Lifting the Lid: Explaining SD-WAN

If your modern business has more than one geographic location, you‘ll have heard the term SD-WAN before. Short for Software Defined Wide Area Networking, SD-WAN claims include ease of deployment, centralized manageability, reduced costs, improved connectivity, and much more.

So, what is SD-WAN, and what are its most valuable benefits? We talked to Greg Hoggarth from Allied Telesis Labs to find out.

Hi Greg, can you tell us a bit about yourself and what you do at Allied Telesis?

Hi, I’m the Software Development Team Leader for the AlliedWare Plus SD-WAN projects. That involves working with the product owner to determine feature requirements, and then working with the team of software engineers and testers to get SD-WAN implemented and verified.

So, what is SD-WAN?

Broadly speaking, it describes centralized WAN management solutions which offer some form of dynamic, policy-based, application layer forwarding across a group of WAN links. Outside of this very broad definition, each vendor tends to have their own idea of what SD-WAN is, or what it is for their intents and purposes. A podcast I heard recently put it quite well—a customer shouldn’t be looking to see what SD-WAN can do; rather, they should think about what problems they have that need to be solved. And then, find a vendor that can solve those particular pressing needs.
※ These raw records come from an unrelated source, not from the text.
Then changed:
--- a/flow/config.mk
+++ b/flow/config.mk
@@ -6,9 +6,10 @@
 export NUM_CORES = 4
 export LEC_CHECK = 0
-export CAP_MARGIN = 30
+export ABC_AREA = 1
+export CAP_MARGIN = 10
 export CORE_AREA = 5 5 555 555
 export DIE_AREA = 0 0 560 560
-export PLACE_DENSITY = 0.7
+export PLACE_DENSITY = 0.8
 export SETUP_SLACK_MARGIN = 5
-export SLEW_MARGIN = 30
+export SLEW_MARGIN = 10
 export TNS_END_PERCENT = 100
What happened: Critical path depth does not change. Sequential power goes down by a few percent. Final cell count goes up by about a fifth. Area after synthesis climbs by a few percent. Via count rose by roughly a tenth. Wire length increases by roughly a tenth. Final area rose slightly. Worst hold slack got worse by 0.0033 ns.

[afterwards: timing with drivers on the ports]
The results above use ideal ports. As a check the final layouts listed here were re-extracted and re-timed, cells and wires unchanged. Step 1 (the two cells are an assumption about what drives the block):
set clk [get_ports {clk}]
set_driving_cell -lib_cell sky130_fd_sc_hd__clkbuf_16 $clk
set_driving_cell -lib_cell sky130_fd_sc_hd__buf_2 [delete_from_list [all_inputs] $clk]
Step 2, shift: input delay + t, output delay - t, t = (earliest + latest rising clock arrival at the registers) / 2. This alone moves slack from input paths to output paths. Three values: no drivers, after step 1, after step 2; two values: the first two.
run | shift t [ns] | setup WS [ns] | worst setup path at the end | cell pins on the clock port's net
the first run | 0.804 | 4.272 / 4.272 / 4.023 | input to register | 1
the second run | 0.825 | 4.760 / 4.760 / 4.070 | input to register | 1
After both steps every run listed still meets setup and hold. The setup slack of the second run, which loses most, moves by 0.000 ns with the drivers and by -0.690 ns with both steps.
A customer shouldn’t be looking to see what SD-WAN can do; rather, they should think about what problems they have that need to be solved. And then, find a vendor that can solve those particular pressing needs.

Greg Hoggarth

Software Development Team Leader, Allied Telesis Labs

So it’s a needs-based decision, not just buying into the hype of “SD-WAN”—the buzzword?

Right. What are my WAN issues, and how/who best to solve them?
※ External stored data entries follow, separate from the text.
Source: an optimization exercise on an open RTL-to-GDS flow (aim: small area). Production flows keep margins and buffers that such runs may drop.
The RTL was checked by simulation tests, not by an equivalence proof against the original design.
No activity file was given, so power comes from the tool's default toggle rates.

== run A ==
==> flow/design.v (excerpt) <==
module Top_Student (
    input clk,
    input [4:0] btn,
    input [15:0] sw,
    output [7:0] JB,
    output VGA_Hsync,
    output VGA_Vsync,
    output [11:0] VGA_RGB,
    output [13:0] led,
    output [7:0] seg,
    output [3:0] an,
    output reg [1:0] current_main_mode
);
    wire reset = ~sw[15];
    localparam [5:0] CH_EQ = 6'd32, CH_E = 6'd33, CH_A = 6'd34, CH_L = 6'd35,
                     CH_U = 6'd36, CH_T = 6'd37, CH_O = 6'd38, CH_R = 6'd39,
                     CH_G = 6'd40, CH_P = 6'd41, CH_H = 6'd42, CH_ARROW = 6'd43,
                     CH_BLANK = 6'd63;
    reg [1:0] ph;
    reg [9:0] hc, vc;
    reg       hs_r, vs_r;
    always @(posedge clk or posedge reset) begin
        if (reset) begin
            ph   <= 2'd0;
            hc   <= 10'd0;
            vc   <= 10'd0;
            hs_r <= 1'b0;
            vs_r <= 1'b0;
        end else begin
            ph <= ph + 2'd1;
            if (ph == 2'd0) begin
                if (hc == 10'd799) begin
                    hc <= 10'd0;
                    vc <= (vc == 10'd524) ? 10'd0 : vc + 10'd1;
                end else begin
                    hc <= hc + 10'd1;
                end
            end
            hs_r <= (hc >= 10'd656) && (hc <= 10'd751);
            vs_r <= (vc >= 10'd513) && (vc <= 10'd514);
        end
    end
    wire ph0 = (ph == 2'd0);
    wire ph1 = (ph == 2'd1);
    wire ph2 = (ph == 2'd2);
    wire ph3 = (ph == 2'd3);
    assign VGA_Hsync = hs_r;
    assign VGA_Vsync = vs_r;
    wire video_on = (hc < 10'd640) && (vc < 10'd480);
    reg [4:0] bsync, bout, bprev;
    reg [9:0] bcnt [0:4];
    integer i;
    always @(posedge clk) begin
        bprev <= bout;
        if (reset) begin
            bsync <= 5'd0;
            bout  <= 5'd0;
            for (i = 0; i < 5; i = i + 1)
                bcnt[i] <= 10'd940;
        end else begin
  ...
Size: ~3000 cells after synthesis, about 610 flip-flops, ~0.027 sq mm of cells after synthesis.
export LEC_CHECK = 0
export CAP_MARGIN = 20
export CORE_MARGIN = 2
export CORE_UTILIZATION = 50
export CTS_BUF_LIST = sky130_fd_sc_hd__clkbuf_8 sky130_fd_sc_hd__clkbuf_16
export CTS_CLUSTER_DIAMETER = 80
export CTS_CLUSTER_SIZE = 30
export PLACE_DENSITY = 0.65
export SLEW_MARGIN = 20
export SYNTH_MEMORY_MAX_BITS = 32768
create_clock -name core_clock -period 12.0 [get_ports {clk}]
standard.sh (not shown) runs the stock make flow with config.mk's settings and CLKGATE_MAP_FILE= SYNTH_SCRIPT=/design/flow/synth_recipe.tcl, a recipe that flattens the netlist after the stock synthesis.
==> flow/flow/run.sh <==
#!/bin/bash
# The standard layout (the standard.sh, every step unchanged), with each
# port's buffer made from the smallest buffer cell (buf_1) instead of the
# default clkdlybuf4s50_1. All of the flow's output goes to standard.log;
# ORFS writes each step's own log under orfs/logs/.
set -e
export BUFFER_PORTS_ARGS="-buffer_cell sky130_fd_sc_hd__buf_1"
bash standard.sh > standard.log 2>&1
Input-level comparison between run B and run A:
- CORE_UTILIZATION now 30, was 50
- CTS_BUF_LIST no longer set, was sky130_fd_sc_hd__clkbuf_8 sky130_fd_sc_hd__clkbuf_16
- PLACE_DENSITY now 0.4, was 0.65
- CTS_CLUSTER_SIZE now 35, was 30
- CTS_CLUSTER_DIAMETER now 90, was 80
==> flow/run.sh (new file) <==
#!/bin/bash
# synth_recipe.tcl (not shown) runs the flow's synth.tcl, then flattens the netlist and writes it again
# the make line also repeats each setting of config.mk as NAME=value (left out here)
make -C /OpenROAD-flow-scripts/flow DESIGN_CONFIG=/design/flow/config.mk WORK_HOME=/design/flow/orfs CLKGATE_MAP_FILE= SYNTH_SCRIPT=/design/flow/synth_recipe.tcl finish
removed: flow/flow/run.sh
removed: flow/standard.sh
Notes after the runs:
Global-route usage: run B vs run A down 7.4 points. Per the comparison of run B with run A, total combinational power rose by about 7%; final design instance area without fill up 3.7%. Run A → run B: worst slew margin relative to its limit shows an increase of 4.3 points; total power of the final layout shows an increase of 3.4%. The global-route wire length before repair number comes out higher for run B vs run A. In the metrics for run A and run B, the one carrying the lower measured slew at the worst slew-check pin is run B. Diff run A -> run B | setup slack | decrease of 290 ps. Run A -> run B: count of instances resized after the clock tree is built delta 0, exact match. The more densely filled core belongs to run A, not run B. Where routed wire length is concerned, run A is better than run B.
--- input diff run B..run C ---
- swapping 0.4 for 0.65 in PLACE_DENSITY
- swapping 30 for 50 in CORE_UTILIZATION
- swapping 90 for 80 in CTS_CLUSTER_DIAMETER
- swapping 35 for 30 in CTS_CLUSTER_SIZE
==> flow/flow/run.sh (new file) <==
#!/bin/bash
# The standard layout (the standard.sh, every step unchanged), with each
# port's buffer made from the smallest buffer cell (buf_1) instead of the
# default clkdlybuf4s50_1. All of the flow's output goes to standard.log;
# ORFS writes each step's own log under orfs/logs/.
set -e
export BUFFER_PORTS_ARGS="-buffer_cell sky130_fd_sc_hd__buf_1"
bash standard.sh > standard.log 2>&1
==> flow/standard.sh (new file) <==
#!/bin/bash
# synth_recipe.tcl (not shown) runs the flow's synth.tcl, then flattens the netlist and writes it again
# the make line also repeats each setting of config.mk as NAME=value (left out here)
make -C /OpenROAD-flow-scripts/flow DESIGN_CONFIG=/design/flow/config.mk WORK_HOME=/design/flow/orfs CLKGATE_MAP_FILE= SYNTH_SCRIPT=/design/flow/synth_recipe.tcl "${@:-finish}"
removed: flow/run.sh
Results
- Both conditions hold for run C: the flow ran to the end and the final layout passed the timing, design-rule and antenna checks.
- Against run B, run C comes in 31 lower on iteration-0 DRC count of the detailed router.
- Inverter count came out exactly the same in run C and run B.
- Between run C and run B, the worst hold slack does not differ in any meaningful way.
- [run C] internal cell power fell about 1.3% relative to run B
- Between run C and run B, the critical path depth in cells is higher for run C.

==> re-timing with driven ports <==
The results above use ideal ports. As a check the final layouts listed here were re-extracted and re-timed, cells and wires unchanged.
Step 1 assumes that a clkbuf_16 drives the clock port and a buf_2 every other input.
Step 2 times the ports against the registers' clock, not the clock port: input delays grow and output delays shrink by t, the midpoint of the rising clock arrivals with the driver on.
Three values: ideal ports, drivers, drivers and shift; two values: the first two.
run	t (ns)	slack for setup (ns)	worst setup path at the end	clock arrival spread, ns	pins driven straight from the clock port
run A	0.655	2.755 / 2.755 / 2.755	register to register	0.038 / 0.039	1
run B	0.683	2.470 / 2.470 / 2.470	register to register	0.039 / 0.039	1
run C	0.654	2.755 / 2.755 / 2.755	register to register	0.038 / 0.038	1
After both steps setup and hold are still met in every run listed.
And how does SD-WAN solve WAN issues?

In general, most SD-WAN solutions aim to increase the performance and control of application traffic over redundant WAN interfaces and VPN links by making forwarding decisions based on link quality. They use link probing to determine path quality—latency, jitter, packet loss and so on. Application-aware routing redirects performance-sensitive traffic like video or voice, onto a group of redundant links that meet the application performance requirements. When performance on a given link no longer meets the requirements for a given application, traffic associated with this application is dynamically redirected onto a link that does.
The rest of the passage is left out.